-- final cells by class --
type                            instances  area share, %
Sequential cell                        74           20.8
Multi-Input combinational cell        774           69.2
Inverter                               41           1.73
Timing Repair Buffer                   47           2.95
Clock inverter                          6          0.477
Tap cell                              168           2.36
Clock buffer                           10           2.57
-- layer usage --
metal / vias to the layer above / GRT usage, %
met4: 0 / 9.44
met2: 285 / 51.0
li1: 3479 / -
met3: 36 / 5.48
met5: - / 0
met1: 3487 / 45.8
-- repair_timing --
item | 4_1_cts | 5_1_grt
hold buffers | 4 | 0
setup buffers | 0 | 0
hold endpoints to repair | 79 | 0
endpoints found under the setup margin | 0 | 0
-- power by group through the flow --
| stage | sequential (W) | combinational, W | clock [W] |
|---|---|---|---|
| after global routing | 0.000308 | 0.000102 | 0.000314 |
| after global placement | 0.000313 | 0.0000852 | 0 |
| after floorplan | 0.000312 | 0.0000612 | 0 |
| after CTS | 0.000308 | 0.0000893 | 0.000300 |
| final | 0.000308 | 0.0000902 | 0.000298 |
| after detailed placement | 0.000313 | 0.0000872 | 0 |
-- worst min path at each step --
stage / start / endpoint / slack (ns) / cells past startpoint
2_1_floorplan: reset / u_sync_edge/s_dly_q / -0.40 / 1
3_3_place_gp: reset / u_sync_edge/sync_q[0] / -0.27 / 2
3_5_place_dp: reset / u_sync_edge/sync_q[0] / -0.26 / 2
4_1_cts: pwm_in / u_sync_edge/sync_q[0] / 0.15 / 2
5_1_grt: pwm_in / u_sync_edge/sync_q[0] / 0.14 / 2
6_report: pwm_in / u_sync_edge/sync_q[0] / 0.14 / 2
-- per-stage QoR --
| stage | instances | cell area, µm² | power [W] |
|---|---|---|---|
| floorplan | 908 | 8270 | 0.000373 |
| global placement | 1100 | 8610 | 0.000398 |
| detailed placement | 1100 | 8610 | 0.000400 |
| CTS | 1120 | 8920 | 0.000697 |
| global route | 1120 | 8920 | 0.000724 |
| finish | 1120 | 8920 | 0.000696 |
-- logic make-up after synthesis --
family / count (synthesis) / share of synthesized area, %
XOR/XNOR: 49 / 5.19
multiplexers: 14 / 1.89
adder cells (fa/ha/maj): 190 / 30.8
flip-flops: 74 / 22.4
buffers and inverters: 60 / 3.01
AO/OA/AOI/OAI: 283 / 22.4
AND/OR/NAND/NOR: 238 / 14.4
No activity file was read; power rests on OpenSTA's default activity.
File: src/rtl/uart_cmd_pkg.sv
// Shared types and helpers for the UART command framer.
// Holds the RX/TX state encodings and counter sizing.
package uart_cmd_pkg;

    localparam int BYTE_W = 8;

    typedef enum logic {
        R_IDLE,
        R_COLLECT
    } rx_state_t;

    typedef enum logic [1:0] {
        T_IDLE,
        T_LOAD,
        T_ARM,
        T_WAIT
    } tx_state_t;

    // Counter width able to hold 0..n-1, never narrower than 1 bit.
    function automatic int cnt_w(input int n);
        return (n > 1) ? $clog2(n) : 1;
    endfunction

endpackage

File: src/rtl/uart_resp_ser.sv
// Response serialiser: splits a response word into bytes
// and hands them one at a time to the UART transmitter.
module uart_resp_ser
    import uart_cmd_pkg::*;
#(
    parameter int RESP_BYTES = 2,
    parameter int MSB_FIRST  = 1
) (
    input  logic                         clk,
    input  logic                         rst_n,
    input  logic                         resp_vld,
    input  logic [RESP_BYTES*BYTE_W-1:0] resp_data,
    output logic                         resp_busy,
    output logic                         resp_done,
    output logic                         trmt,
    output logic [BYTE_W-1:0]            tx_data,
    input  logic                         tx_done
);

    localparam int RESP_W = RESP_BYTES * BYTE_W;
    localparam int RW     = cnt_w(RESP_BYTES);
    localparam logic [RW-1:0] LAST = RW'(RESP_BYTES - 1);

    tx_state_t         state_q, state_d;
    logic [RESP_W-1:0] sh_q;
    logic [RESP_W-1:0] src;
    logic [RESP_W-1:0] src_sh;
    logic [BYTE_W-1:0] src_byte;
    logic [RW-1:0]     rem_q;
    logic              cap, nxt, fin;

    always_comb begin
        state_d = state_q;
        cap     = 1'b0;
        nxt     = 1'b0;
        fin     = 1'b0;
        unique case (state_q)
            T_IDLE: begin
                if (resp_vld) begin
                    cap     = 1'b1;
                    state_d = T_LOAD;
                end
            end
            T_LOAD: state_d = T_ARM;
            // tx_done may still be high from the previous byte here
            T_ARM:  state_d = T_WAIT;
            T_WAIT: begin
                if (tx_done) begin
                    if (rem_q != '0) begin
                        nxt     = 1'b1;
                        state_d = T_LOAD;
                    end else begin
                        fin     = 1'b1;
                        state_d = T_IDLE;
                    end
                end
            end
            default: state_d = T_IDLE;
        endcase
    end

    always_comb begin
        src = cap ? resp_data : sh_q;
        if (MSB_FIRST != 0) begin
            src_byte = src[RESP_W-1 -: BYTE_W];
            src_sh   = src << BYTE_W;
        end else begin
            src_byte = src[BYTE_W-1:0];
            src_sh   = src >> BYTE_W;
        end
    end

    always_ff @(posedge clk or negedge rst_n) begin
        if (!rst_n) begin
            state_q   <= T_IDLE;
            sh_q      <= '0;
            rem_q     <= '0;
            tx_data   <= '0;
            resp_done <= 1'b0;
        end else begin
            state_q   <= state_d;
            resp_done <= fin;
            if (cap || nxt) begin
                tx_data <= src_byte;
                sh_q    <= src_sh;
            end
            if (cap) begin
                rem_q <= LAST;
            end else if (nxt) begin
                rem_q <= rem_q - 1'b1;
            end
        end
    end

    assign resp_busy = (state_q != T_IDLE);
    assign trmt      = (state_q == T_LOAD);

endmodule

File: src/rtl/uart_cmd_frame.sv
// Command framer: assembles UART bytes into command words
// with timeout resync and overrun flag; serialises responses.
module uart_cmd_frame
    import uart_cmd_pkg::*;
#(
    parameter int CMD_BYTES      = 3,
    parameter int RESP_BYTES     = 2,
    parameter int MSB_FIRST      = 1,
    parameter int TIMEOUT_CYCLES = 65536
) (
    input  logic                         clk,
    input  logic                         rst_n,
    input  logic                         rdy,
    input  logic [BYTE_W-1:0]            rx_data,
    output logic                         clr_rdy,
    output logic [CMD_BYTES*BYTE_W-1:0]  cmd,
    output logic                         cmd_rdy,
    input  logic                         clr_cmd_rdy,
    output logic                         overrun,
    output logic                         frame_err,
    input  logic                         resp_vld,
    input  logic [RESP_BYTES*BYTE_W-1:0] resp_data,
    output logic                         resp_busy,
    output logic                         resp_done,
    output logic                         trmt,
    output logic [BYTE_W-1:0]            tx_data,
    input  logic                         tx_done
);

    localparam int CMD_W = CMD_BYTES * BYTE_W;
    localparam int CW    = cnt_w(CMD_BYTES);
    localparam int TW    = cnt_w(TIMEOUT_CYCLES > 1 ? TIMEOUT_CYCLES : 2);
    localparam bit TO_EN = (TIMEOUT_CYCLES > 0);
    localparam logic [CW-1:0] LAST    = CW'(CMD_BYTES - 1);
    localparam logic [TW-1:0] TO_LAST =
        TW'(TIMEOUT_CYCLES > 0 ? TIMEOUT_CYCLES - 1 : 0);

    rx_state_t        state_q, state_d;
    logic [CW-1:0]    cnt_q, cnt_d;
    logic [TW-1:0]    to_q, to_d;
    logic [CMD_W-1:0] sh_q, sh_d, word;
    logic             fe_d, done;

    assign clr_rdy = rdy;

    always_comb begin
        if (MSB_FIRST != 0) begin
            word = (sh_q << BYTE_W) | CMD_W'(rx_data);
        end else begin
            word = (sh_q >> BYTE_W)
                 | (CMD_W'(rx_data) << (CMD_W - BYTE_W));
        end
    end

    always_comb begin
        state_d = state_q;
        cnt_d   = cnt_q;
        to_d    = to_q;
        sh_d    = sh_q;
        fe_d    = 1'b0;
        done    = 1'b0;
        // An incoming byte always beats the timeout
        if (rdy) begin
            to_d = '0;
            if (cnt_q == LAST) begin
                done    = 1'b1;
                cnt_d   = '0;
                sh_d    = '0;
                state_d = R_IDLE;
            end else begin
                cnt_d   = cnt_q + 1'b1;
                sh_d    = word;
                state_d = R_COLLECT;
            end
        end else if (state_q == R_COLLECT) begin
            if (TO_EN && to_q == TO_LAST) begin
                fe_d    = 1'b1;
                cnt_d   = '0;
                to_d    = '0;
                sh_d    = '0;
                state_d = R_IDLE;
            end else if (TO_EN) begin
                to_d = to_q + 1'b1;
            end
        end
    end

    always_ff @(posedge clk or negedge rst_n) begin
        if (!rst_n) begin
            state_q   <= R_IDLE;
            cnt_q     <= '0;
            to_q      <= '0;
            sh_q      <= '0;
            frame_err <= 1'b0;
            cmd       <= '0;
            cmd_rdy   <= 1'b0;
            overrun   <= 1'b0;
        end else begin
            state_q   <= state_d;
            cnt_q     <= cnt_d;
            to_q      <= to_d;
            sh_q      <= sh_d;
            frame_err <= fe_d;
            if (done) begin
                cmd     <= word;
                cmd_rdy <= 1'b1;
                overrun <= cmd_rdy & ~clr_cmd_rdy;
            end else if (clr_cmd_rdy) begin
                cmd_rdy <= 1'b0;
                overrun <= 1'b0;
            end
        end
    end

    uart_resp_ser #(
        .RESP_BYTES (RESP_BYTES),
        .MSB_FIRST  (MSB_FIRST)
    ) u_ser (
        .clk       (clk),
        .rst_n     (rst_n),
        .resp_vld  (resp_vld),
        .resp_data (resp_data),
        .resp_busy (resp_busy),
        .resp_done (resp_done),
        .trmt      (trmt),
        .tx_data   (tx_data),
        .tx_done   (tx_done)
    );

endmodule

File: config.mk
export PLATFORM = sky130hd
export DESIGN_NAME = uart_cmd_frame
export DESIGN_NICKNAME = d
export VERILOG_FILES = /design/src/rtl/uart_cmd_pkg.sv /design/src/rtl/uart_resp_ser.sv /design/src/rtl/uart_cmd_frame.sv
export SDC_FILE = /design/constraint.sdc
export NUM_CORES = 1
export LEC_CHECK = 0
export BUFFER_PORTS_ARGS = -buffer_cell sky130_fd_sc_hd__clkbuf_2
export CAP_MARGIN = 30
export CORE_MARGIN = 5
export CORE_UTILIZATION = 55
export CTS_CLUSTER_DIAMETER = 50
export DETAILED_ROUTE_END_ITERATION = 10
export PLACE_DENSITY = 0.8
export RECOVER_POWER = 25
export SLEW_MARGIN = 20
export SYNTH_ARGS = -nofsm -noshare
export SYNTH_HDL_FRONTEND = slang
export SYNTH_SLANG_ARGS = --single-unit
export TNS_END_PERCENT = 20
File: constraint.sdc
create_clock -name clk -period 2.7 [get_ports clk]
set_clock_uncertainty 0.1 [all_clocks]
set_input_delay 0.27 -clock clk [delete_from_list [all_inputs] [get_ports clk]]
set_output_delay 0.27 -clock clk [all_outputs]
set_load 0.1 [all_outputs]
==> flow_summary.json <==
{
  "status": "finished clean",
  "startpoint_type": "flop",
  "timing_worst_setup_path_type": "flop to flop",
  "p_leak_nw": 2.01,
  "synth_top_area_share": 0.581,
  "ys_ff_latch": 82,
  "clock-root-buffer": "clkbuf_8",
  "worstMarginPinSlew_ns": 1.49,
  "gr-usage-all-layers": 0.186,
  "cts_buffer_depth": 2,
  "core_area_um2": 6310,
  "async_flop_share": 1.00,
  "cts_tree": "done",
  "netlist_area_um2": 3530,
  "ys.flop_type": "dfrtp_1",
  "min_period_ns": 2.10,
  "finalCritPeriodShare": 0.778,
  "hold_path_class": "primary input to flop",
  "ys_seq_area_frac": 0.581,
  "finalSetupViolCount": 0,
  "synth-edff-count": 0,
  "die_h_um": 90.1,
  "std_cell_rows": 29,
  "drcViolationCount": 0,
  "wl_per_cell_um": 16.4,
  "hold_ws_ns": 0.0312,
  "grt_max_degree": 58,
  "max-vdd-ir-drop_mv": 1.38,
  "dr_total_vias": 2452,
  "syn_inst": 283,
  "gr-usage-met1": 0.268,
  "tns_ns": 0,
  "power_density_nw_per_um2": 1310,
  "finalMaxSlewViolations": 0,
  "layout.area.seq_um2": 2050,
  "ys_top_cells_by_area": "dfrtp_1, mux2_2, a22o_1",
  "cts_buffers": 9,
  "synth_nets": 318,
  "multi_input_area_um2": 1380,
  "fillers": 505,
  "place_congestion": 0.887,
  "total_power_mw": 5.47,
  "dr.first_iter.drc_count": 116,
  "h-tree-depth": 3,
  "clk_pin_slew_ns": 0.08,
  "drive_above_1_share": 0.358,
  "relSlewSlack": 0.00911,
  "clkSinkCount": 82,
  "rsz0062_at_grt": "no",
  "nNetsFinal": 388,
  "finalHoldViolCount": 0,
  "yosysTopAreaCell": "dfrtp_1",
  "wirelength_um": 7140,
  "critPathRequiredTime_ns": 2.84,
  "grt_pass1_wl_um": 12300,
  "end_kind": "flop",
  "grtUsageMet2": 0.271,
  "cp_max_fo": 7,
  "grt-busiest-layer": "met2",
  "antennaDiodeCount": 0,
  "synthDistinctLibCells": 47,
  "grt_overflow": 0,
  "grt_pass1_vias": 2466,
  "dieArea_um2": 8120,
  "synth_warnings": 0,
  "numPortBuffers": 68,
  "antenna_found_initial": 0,
  "ant_nets": 0,
  "grtUsageMet3": 0.0401,
  "cp.arrival_ns": 2.24,
  "dr.pass1.iters": 4,
  "timing.fmax_mhz": 476,
  "maxCapViolCount": 0,
  "dp_hpwl_um": 4990,
  "cts_setup_buffers": 0,
  "vias_per_cell": 5.64,
  "syn_avg_cell_area_um2": 12.5,
  "clock_latency_ns": 0.36,
  "boundaryPins": 69,
  "die_w_um": 90.1,
  "area_growth_pct": 18.3,
  "initial_core_util": 0.559
}
## synth_stat cells (2+ instances only)
cell type  count
mux2_2        25
and2_1         2
xnor2_1        4
or3_1          3
a21o_1         3
o21ai_0       13
a22o_1        17
nor4_1         5
a22o_2         8
xor2_1         2
ha_1           5
a32o_1         2
clkbuf_1      10
buf_2          3
nand4_1        3
dfrtp_1       82
a21oi_1        6
nand2_1       21
nand4_4        2
o22ai_1        2
inv_1          6
mux2i_1       10
nor2_1        14
nand3_1        8
nor3_1         5
## logic make-up (layout without fill, tap and decap cells)
kind of cell    count (synthesis)  in the layout  share of synthesized area
buf+inv                        23             98                     0.0291
flops                          82             82                      0.581
fa+ha+maj                       5              5                     0.0177
mux                            35             35                      0.108
compound gates                 60             60                      0.133
simple gates                   72             72                      0.116
xor+xnor                        6              6                     0.0149
## layer usage
layer  up-vias  wire length (um)
li1       1171                 -
met1      1209              3390
met2        63              3280
met3         9               381
met4         0                91
met5         -                 0
## final timing paths
kind	startpoint	to	slack, ns	cells past startpoint
max	to_q[0]	to_q[7]	0.60	5
min	resp_data[7]	u_ser.sh_q[15]	0.03	2
max reg2reg	to_q[0]	to_q[7]	0.60	5
min reg2reg	u_ser.tx_data[5]	u_ser.tx_data[5]	0.39	2
max in group asynchronous	rst_n	cmd[3]	0.86	3
min in group asynchronous	rst_n	cmd[15]	0.69	2
## report_power, final
part	switching [mW]	total (mW)	leakage [nW]	internal (mW)
Combinational	2.18	2.74	0.859	0.562
Clock	0.465	0.904	0.0950	0.439
Sequential	0.237	1.83	1.06	1.59
Total	2.88	5.47	2.01	2.59
## critical path: stages (launching register included)
cell      delay, ns
dfrtp_1        0.44
ha_1           0.33
nand4_1        0.18
or4_4          0.59
a221oi_1       0.27
nor2_1         0.06
## sequential cells by signal, summed over array words and instances, names as in the netlist
signal	flops
cmd	24
sh_q	16
to_q	16
u_ser.sh_q	8
u_ser.tx_data	8
cnt_q	2
u_ser.state_q	2
cmd_rdy	1
frame_err	1
overrun	1
state_q	1
u_ser.rem_q	1
u_ser.resp_done	1
## stage by stage
| step | instance area [um2] | util | instances | worst slack, ns |
|---|---|---|---|---|
| finish | 4170 | 0.661 | 435 | 0.600 |
| global route | 4170 | 0.661 | 435 | 0.432 |
| CTS | 4180 | 0.662 | 435 | 0.581 |
| detailed placement | 3960 | 0.627 | 417 | 0.600 |
| global placement | 3930 | 0.622 | 416 | 0.692 |
| floorplan | 3530 | - | 283 | 0.612 |
## area by class of cell
cell class	instances	share of cell area
clock inverter	6	0.0177
inverter	7	0.00629
tap	77	0.0231
sequential	82	0.492
timing repair buffer	75	0.0998
clock buffer	10	0.0306
multi-input combinational	178	0.331
## placed cells by master (no fill, tap or decap), types with 2 or more instances in the layout
cell / synthesis / layout
and2_1: 2 / 2
a22o_1: 17 / 17
nor2_1: 14 / 14
a21o_1: 3 / 3
mux2i_1: 10 / 10
inv_1: 6 / 6
nand4_4: 2 / 2
nand3_1: 8 / 8
dlygate4sd3_1: 0 / 2
mux2_2: 25 / 25
nand4_1: 3 / 3
o21ai_0: 13 / 13
nor3_1: 5 / 5
dfrtp_1: 82 / 82
clkinvlp_4: 0 / 2
buf_4: 1 / 4
a32o_1: 2 / 2
xor2_1: 2 / 2
xnor2_1: 4 / 4
clkbuf_8: 0 / 9
a22o_2: 8 / 8
clkbuf_2: 1 / 67
or3_1: 3 / 3
nor4_1: 5 / 5
clkbuf_1: 10 / 2
ha_1: 5 / 5
nand2_1: 21 / 21
a21oi_1: 6 / 6
o22ai_1: 2 / 2
## repair_timing
item	CTS	global route
hold buffers	2	0
endpoints found under the hold margin	26	0
resized for setup	0	0
(Power assumes the default switching activity.)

* _WORK TO BE COMPLETED_
Out of the listing above, reproduce exactly the lines from the one with "8920 | 0.000697 |" up to and including the one with "AND/OR/NAND/NOR: 238 / 14.4".

* _SOLUTION TO THE EXERCISE_
| CTS | 1120 | 8920 | 0.000697 |
| global route | 1120 | 8920 | 0.000724 |
| finish | 1120 | 8920 | 0.000696 |
-- logic make-up after synthesis --
family / count (synthesis) / share of synthesized area, %
XOR/XNOR: 49 / 5.19
multiplexers: 14 / 1.89
adder cells (fa/ha/maj): 190 / 30.8
flip-flops: 74 / 22.4
buffers and inverters: 60 / 3.01
AO/OA/AOI/OAI: 283 / 22.4
AND/OR/NAND/NOR: 238 / 14.4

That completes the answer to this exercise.